» Assignment:
Return, word for word, the lines of the listing below from the one with "sky130_fd_sc_hd__xor2_1,44,40" through the one with "buffers inserted: 14 / 4", and no other lines.

» The data:

Start of Block

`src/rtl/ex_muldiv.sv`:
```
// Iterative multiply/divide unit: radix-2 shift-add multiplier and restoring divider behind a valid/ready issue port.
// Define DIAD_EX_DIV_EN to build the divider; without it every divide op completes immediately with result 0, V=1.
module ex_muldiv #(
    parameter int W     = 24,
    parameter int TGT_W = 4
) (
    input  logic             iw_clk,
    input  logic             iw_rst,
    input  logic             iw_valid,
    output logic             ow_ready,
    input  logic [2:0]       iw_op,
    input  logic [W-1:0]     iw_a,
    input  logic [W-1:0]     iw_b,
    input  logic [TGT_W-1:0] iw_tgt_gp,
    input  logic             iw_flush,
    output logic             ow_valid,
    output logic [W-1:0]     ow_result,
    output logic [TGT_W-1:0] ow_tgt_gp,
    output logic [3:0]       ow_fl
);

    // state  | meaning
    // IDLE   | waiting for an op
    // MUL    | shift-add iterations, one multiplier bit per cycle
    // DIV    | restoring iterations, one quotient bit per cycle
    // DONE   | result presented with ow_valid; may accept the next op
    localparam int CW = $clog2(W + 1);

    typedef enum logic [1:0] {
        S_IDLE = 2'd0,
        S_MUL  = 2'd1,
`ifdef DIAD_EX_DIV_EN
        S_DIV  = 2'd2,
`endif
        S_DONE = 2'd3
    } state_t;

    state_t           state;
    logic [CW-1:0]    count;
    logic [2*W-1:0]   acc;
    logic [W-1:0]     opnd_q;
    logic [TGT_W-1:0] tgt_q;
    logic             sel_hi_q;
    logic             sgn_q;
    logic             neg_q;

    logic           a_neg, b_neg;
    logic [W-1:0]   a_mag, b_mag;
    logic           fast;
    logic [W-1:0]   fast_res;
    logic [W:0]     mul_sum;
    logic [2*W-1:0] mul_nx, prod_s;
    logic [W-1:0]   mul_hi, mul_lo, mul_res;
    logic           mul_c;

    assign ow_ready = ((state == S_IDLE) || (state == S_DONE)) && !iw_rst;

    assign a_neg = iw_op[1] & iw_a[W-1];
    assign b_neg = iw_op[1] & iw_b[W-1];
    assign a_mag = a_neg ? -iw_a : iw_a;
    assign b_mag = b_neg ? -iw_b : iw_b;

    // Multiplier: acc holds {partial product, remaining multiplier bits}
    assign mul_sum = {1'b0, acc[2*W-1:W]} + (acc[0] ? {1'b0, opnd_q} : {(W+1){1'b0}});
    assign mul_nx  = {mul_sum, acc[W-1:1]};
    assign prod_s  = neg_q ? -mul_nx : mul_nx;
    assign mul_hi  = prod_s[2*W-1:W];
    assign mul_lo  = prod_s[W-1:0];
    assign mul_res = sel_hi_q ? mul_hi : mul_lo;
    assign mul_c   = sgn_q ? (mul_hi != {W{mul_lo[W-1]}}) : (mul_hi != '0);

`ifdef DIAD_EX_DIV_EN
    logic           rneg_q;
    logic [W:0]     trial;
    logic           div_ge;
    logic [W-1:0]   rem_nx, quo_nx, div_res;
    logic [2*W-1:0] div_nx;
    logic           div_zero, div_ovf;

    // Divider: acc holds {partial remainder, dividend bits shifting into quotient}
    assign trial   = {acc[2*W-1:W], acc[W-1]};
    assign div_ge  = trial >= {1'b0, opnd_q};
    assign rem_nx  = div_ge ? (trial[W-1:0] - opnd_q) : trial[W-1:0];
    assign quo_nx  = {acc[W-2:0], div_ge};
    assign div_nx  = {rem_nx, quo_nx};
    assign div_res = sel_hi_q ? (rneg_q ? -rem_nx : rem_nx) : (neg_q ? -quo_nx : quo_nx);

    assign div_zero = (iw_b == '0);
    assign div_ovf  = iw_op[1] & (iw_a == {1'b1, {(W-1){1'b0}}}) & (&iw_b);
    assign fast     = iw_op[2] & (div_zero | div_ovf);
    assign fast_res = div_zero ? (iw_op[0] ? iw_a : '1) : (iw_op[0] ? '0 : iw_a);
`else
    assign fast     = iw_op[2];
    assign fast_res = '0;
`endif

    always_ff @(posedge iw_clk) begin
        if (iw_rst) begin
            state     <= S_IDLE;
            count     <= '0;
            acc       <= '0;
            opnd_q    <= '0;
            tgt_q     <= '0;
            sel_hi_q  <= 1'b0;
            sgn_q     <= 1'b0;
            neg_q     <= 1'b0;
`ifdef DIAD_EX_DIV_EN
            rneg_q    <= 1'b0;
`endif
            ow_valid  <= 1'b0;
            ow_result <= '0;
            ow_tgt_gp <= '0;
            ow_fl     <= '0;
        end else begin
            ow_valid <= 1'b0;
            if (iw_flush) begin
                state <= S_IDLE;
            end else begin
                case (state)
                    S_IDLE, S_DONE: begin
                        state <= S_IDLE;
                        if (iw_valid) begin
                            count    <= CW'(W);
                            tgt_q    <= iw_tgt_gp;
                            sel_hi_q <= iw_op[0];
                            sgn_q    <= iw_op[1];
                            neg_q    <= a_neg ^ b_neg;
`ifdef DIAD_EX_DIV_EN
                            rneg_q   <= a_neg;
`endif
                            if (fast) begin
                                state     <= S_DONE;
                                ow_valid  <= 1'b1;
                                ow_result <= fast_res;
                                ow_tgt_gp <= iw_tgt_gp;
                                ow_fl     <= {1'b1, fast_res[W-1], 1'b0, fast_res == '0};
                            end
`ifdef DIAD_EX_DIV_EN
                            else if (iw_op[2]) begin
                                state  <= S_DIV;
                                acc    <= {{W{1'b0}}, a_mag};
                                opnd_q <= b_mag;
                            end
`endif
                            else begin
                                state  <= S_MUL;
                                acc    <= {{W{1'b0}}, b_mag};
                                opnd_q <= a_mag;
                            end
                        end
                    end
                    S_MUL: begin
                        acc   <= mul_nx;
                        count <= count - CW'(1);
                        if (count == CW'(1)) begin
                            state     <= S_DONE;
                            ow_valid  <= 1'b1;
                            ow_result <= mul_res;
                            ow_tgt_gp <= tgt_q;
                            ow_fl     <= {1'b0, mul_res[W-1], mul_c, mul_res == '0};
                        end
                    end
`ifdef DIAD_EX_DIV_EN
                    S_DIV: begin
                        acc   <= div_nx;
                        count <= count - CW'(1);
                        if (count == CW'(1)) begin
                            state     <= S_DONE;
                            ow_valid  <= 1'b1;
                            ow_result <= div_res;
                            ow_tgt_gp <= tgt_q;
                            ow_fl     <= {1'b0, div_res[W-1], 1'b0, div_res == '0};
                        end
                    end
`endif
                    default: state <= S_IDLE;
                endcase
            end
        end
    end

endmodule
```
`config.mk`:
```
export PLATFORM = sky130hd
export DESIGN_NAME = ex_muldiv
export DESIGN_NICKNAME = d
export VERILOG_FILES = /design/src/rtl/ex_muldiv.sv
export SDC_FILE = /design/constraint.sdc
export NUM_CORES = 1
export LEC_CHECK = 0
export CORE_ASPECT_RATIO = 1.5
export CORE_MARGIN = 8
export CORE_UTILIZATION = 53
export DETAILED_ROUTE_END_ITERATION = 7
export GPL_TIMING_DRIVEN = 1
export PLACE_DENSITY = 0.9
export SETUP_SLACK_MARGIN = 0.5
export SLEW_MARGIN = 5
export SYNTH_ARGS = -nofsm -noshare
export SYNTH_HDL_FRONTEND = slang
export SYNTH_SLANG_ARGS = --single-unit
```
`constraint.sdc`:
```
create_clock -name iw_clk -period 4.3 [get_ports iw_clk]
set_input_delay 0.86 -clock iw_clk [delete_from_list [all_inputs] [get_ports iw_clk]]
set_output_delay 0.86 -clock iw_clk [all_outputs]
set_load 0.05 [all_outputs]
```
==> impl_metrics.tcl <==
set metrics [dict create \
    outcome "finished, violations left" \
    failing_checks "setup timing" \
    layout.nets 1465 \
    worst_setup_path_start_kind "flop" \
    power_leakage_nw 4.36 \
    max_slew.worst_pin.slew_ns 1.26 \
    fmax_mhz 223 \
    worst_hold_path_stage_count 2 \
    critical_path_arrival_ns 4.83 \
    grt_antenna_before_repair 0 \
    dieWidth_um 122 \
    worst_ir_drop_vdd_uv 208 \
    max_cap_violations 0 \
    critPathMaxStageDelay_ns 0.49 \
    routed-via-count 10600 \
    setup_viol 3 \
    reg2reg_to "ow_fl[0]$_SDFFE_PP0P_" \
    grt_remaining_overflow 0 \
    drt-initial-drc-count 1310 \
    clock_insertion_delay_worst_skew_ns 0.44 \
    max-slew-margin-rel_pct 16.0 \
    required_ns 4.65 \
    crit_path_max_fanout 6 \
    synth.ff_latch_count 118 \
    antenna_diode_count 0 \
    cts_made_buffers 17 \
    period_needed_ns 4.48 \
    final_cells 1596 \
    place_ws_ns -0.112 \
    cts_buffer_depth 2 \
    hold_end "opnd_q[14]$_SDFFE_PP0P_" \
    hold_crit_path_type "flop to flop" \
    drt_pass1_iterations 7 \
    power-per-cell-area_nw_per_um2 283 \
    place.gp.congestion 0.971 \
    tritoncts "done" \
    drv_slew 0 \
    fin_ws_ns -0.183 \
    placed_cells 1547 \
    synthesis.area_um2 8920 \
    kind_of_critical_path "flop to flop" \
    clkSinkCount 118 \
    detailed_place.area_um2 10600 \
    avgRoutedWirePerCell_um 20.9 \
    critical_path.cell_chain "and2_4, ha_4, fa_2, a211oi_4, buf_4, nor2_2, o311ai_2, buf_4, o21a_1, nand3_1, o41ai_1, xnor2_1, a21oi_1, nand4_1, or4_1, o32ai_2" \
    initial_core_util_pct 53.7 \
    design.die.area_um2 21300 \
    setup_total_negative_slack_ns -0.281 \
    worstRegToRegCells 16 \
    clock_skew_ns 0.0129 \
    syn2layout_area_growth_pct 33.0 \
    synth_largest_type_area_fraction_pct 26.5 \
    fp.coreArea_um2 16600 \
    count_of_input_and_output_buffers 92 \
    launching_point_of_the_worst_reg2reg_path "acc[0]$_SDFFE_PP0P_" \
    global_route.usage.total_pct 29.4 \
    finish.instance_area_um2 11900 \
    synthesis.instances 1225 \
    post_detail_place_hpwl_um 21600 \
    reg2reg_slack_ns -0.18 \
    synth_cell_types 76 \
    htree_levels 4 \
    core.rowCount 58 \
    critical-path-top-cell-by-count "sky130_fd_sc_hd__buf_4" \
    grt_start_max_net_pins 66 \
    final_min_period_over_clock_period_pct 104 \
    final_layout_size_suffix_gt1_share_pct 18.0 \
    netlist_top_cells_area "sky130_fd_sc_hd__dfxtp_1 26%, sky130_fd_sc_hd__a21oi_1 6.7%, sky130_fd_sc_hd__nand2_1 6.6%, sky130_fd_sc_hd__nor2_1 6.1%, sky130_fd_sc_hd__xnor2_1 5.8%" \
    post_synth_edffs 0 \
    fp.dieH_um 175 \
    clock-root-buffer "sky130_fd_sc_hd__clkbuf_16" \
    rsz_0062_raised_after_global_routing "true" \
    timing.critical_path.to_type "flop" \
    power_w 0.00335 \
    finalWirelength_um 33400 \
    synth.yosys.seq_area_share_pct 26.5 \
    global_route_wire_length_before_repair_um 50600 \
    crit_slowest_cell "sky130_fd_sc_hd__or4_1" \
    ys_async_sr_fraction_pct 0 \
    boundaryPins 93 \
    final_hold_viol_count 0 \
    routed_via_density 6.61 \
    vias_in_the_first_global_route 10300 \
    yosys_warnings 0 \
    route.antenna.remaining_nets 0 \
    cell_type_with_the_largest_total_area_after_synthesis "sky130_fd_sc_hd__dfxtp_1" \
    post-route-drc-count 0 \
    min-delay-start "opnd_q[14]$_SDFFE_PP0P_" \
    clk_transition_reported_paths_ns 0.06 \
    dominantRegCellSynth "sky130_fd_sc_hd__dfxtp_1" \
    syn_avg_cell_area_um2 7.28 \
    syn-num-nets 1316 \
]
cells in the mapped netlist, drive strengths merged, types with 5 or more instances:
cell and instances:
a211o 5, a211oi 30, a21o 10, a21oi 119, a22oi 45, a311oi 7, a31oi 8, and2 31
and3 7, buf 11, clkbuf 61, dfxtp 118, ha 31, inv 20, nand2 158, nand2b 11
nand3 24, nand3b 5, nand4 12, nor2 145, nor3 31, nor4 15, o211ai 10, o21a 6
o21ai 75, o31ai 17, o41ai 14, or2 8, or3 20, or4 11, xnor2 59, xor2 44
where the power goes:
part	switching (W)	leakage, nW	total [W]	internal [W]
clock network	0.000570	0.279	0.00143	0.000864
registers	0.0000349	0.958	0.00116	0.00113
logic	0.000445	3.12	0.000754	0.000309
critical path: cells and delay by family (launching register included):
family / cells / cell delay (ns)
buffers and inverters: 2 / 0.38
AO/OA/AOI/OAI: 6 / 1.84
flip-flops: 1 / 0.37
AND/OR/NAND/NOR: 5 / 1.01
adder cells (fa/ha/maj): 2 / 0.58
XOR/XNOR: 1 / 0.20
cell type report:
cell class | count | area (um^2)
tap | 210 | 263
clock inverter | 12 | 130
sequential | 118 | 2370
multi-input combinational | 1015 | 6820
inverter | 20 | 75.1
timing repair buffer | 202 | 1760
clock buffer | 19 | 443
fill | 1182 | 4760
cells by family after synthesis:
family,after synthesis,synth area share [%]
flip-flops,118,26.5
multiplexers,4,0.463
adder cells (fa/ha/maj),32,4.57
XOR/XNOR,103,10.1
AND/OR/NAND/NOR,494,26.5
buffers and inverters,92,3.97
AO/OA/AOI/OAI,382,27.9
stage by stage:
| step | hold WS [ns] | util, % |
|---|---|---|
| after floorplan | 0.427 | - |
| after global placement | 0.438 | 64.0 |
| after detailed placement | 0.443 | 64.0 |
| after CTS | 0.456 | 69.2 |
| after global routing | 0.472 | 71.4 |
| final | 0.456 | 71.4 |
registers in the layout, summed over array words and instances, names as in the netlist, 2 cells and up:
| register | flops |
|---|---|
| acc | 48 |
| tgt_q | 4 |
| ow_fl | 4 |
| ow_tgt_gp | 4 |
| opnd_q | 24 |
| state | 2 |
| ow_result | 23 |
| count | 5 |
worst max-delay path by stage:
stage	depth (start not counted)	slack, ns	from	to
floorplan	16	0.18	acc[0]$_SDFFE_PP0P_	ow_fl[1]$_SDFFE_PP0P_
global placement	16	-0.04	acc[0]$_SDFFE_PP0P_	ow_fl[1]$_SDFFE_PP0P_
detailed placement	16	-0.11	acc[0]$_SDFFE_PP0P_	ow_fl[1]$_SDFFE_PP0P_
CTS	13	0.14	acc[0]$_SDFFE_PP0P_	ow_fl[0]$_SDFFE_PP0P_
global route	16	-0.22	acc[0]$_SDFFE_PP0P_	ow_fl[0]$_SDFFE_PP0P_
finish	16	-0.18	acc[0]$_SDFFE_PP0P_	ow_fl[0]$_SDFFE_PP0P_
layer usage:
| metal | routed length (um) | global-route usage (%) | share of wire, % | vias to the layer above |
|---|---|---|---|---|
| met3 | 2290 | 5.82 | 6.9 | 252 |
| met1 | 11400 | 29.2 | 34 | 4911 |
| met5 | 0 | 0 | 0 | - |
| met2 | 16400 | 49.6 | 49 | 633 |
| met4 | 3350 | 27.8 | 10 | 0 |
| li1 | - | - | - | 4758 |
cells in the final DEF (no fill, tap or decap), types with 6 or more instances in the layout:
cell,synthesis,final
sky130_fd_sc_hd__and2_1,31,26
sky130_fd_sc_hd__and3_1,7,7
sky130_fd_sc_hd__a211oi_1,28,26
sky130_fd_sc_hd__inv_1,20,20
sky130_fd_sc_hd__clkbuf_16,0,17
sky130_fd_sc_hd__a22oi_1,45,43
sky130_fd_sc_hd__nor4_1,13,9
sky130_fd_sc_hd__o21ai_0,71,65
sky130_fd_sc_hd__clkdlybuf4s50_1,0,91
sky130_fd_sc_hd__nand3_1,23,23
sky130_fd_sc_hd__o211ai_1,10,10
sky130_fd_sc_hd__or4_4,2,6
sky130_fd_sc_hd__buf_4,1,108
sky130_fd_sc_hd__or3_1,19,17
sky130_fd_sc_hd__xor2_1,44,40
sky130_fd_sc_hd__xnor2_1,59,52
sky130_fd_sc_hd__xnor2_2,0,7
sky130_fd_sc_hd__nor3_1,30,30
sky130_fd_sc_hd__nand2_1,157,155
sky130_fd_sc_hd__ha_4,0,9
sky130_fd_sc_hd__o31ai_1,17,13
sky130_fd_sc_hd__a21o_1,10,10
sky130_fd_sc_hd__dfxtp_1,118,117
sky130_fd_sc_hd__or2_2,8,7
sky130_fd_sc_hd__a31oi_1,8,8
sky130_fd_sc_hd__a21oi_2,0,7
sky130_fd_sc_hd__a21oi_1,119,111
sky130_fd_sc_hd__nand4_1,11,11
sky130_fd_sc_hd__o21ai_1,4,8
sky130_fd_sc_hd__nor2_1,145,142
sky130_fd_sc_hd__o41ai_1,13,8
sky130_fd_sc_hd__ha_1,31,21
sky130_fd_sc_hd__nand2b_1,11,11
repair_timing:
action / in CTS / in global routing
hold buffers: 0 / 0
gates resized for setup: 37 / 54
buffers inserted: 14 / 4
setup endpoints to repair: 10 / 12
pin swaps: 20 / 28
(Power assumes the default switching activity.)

End of Block

» Exercise response:
sky130_fd_sc_hd__xor2_1,44,40
sky130_fd_sc_hd__xnor2_1,59,52
sky130_fd_sc_hd__xnor2_2,0,7
sky130_fd_sc_hd__nor3_1,30,30
sky130_fd_sc_hd__nand2_1,157,155
sky130_fd_sc_hd__ha_4,0,9
sky130_fd_sc_hd__o31ai_1,17,13
sky130_fd_sc_hd__a21o_1,10,10
sky130_fd_sc_hd__dfxtp_1,118,117
sky130_fd_sc_hd__or2_2,8,7
sky130_fd_sc_hd__a31oi_1,8,8
sky130_fd_sc_hd__a21oi_2,0,7
sky130_fd_sc_hd__a21oi_1,119,111
sky130_fd_sc_hd__nand4_1,11,11
sky130_fd_sc_hd__o21ai_1,4,8
sky130_fd_sc_hd__nor2_1,145,142
sky130_fd_sc_hd__o41ai_1,13,8
sky130_fd_sc_hd__ha_1,31,21
sky130_fd_sc_hd__nand2b_1,11,11
repair_timing:
action / in CTS / in global routing
hold buffers: 0 / 0
gates resized for setup: 37 / 54
buffers inserted: 14 / 4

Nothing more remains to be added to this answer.